Task description: Set down word for word the lines that begin the entries and run through the line containing "cell class / count / share of cell area, %". Give nothing further.

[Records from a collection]
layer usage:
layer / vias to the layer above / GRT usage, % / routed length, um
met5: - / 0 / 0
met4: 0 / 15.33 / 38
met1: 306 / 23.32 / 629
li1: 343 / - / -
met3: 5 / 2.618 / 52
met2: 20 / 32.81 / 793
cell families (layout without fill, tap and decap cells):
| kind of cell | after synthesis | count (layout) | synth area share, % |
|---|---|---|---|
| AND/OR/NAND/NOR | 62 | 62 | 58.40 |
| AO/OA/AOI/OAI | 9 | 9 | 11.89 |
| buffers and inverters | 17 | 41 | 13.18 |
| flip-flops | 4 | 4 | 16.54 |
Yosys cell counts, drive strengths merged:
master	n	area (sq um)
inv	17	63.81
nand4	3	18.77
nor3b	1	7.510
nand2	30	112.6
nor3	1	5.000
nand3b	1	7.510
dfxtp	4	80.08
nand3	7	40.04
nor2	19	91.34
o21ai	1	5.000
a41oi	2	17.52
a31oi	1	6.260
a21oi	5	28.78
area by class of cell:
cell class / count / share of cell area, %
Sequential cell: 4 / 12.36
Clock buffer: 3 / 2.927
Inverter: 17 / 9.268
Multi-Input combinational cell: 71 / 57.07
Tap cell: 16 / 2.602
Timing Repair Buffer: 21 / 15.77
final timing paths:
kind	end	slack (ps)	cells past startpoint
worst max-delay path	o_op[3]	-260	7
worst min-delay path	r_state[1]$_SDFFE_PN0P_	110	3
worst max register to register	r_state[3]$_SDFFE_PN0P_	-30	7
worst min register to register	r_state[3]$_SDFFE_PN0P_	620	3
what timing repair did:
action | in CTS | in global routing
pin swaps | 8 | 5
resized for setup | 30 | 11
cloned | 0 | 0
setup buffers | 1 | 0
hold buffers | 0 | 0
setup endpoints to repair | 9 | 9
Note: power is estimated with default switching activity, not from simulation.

Exercise response:
layer usage:
layer / vias to the layer above / GRT usage, % / routed length, um
met5: - / 0 / 0
met4: 0 / 15.33 / 38
met1: 306 / 23.32 / 629
li1: 343 / - / -
met3: 5 / 2.618 / 52
met2: 20 / 32.81 / 793
cell families (layout without fill, tap and decap cells):
| kind of cell | after synthesis | count (layout) | synth area share, % |
|---|---|---|---|
| AND/OR/NAND/NOR | 62 | 62 | 58.40 |
| AO/OA/AOI/OAI | 9 | 9 | 11.89 |
| buffers and inverters | 17 | 41 | 13.18 |
| flip-flops | 4 | 4 | 16.54 |
Yosys cell counts, drive strengths merged:
master	n	area (sq um)
inv	17	63.81
nand4	3	18.77
nor3b	1	7.510
nand2	30	112.6
nor3	1	5.000
nand3b	1	7.510
dfxtp	4	80.08
nand3	7	40.04
nor2	19	91.34
o21ai	1	5.000
a41oi	2	17.52
a31oi	1	6.260
a21oi	5	28.78
area by class of cell:
cell class / count / share of cell area, %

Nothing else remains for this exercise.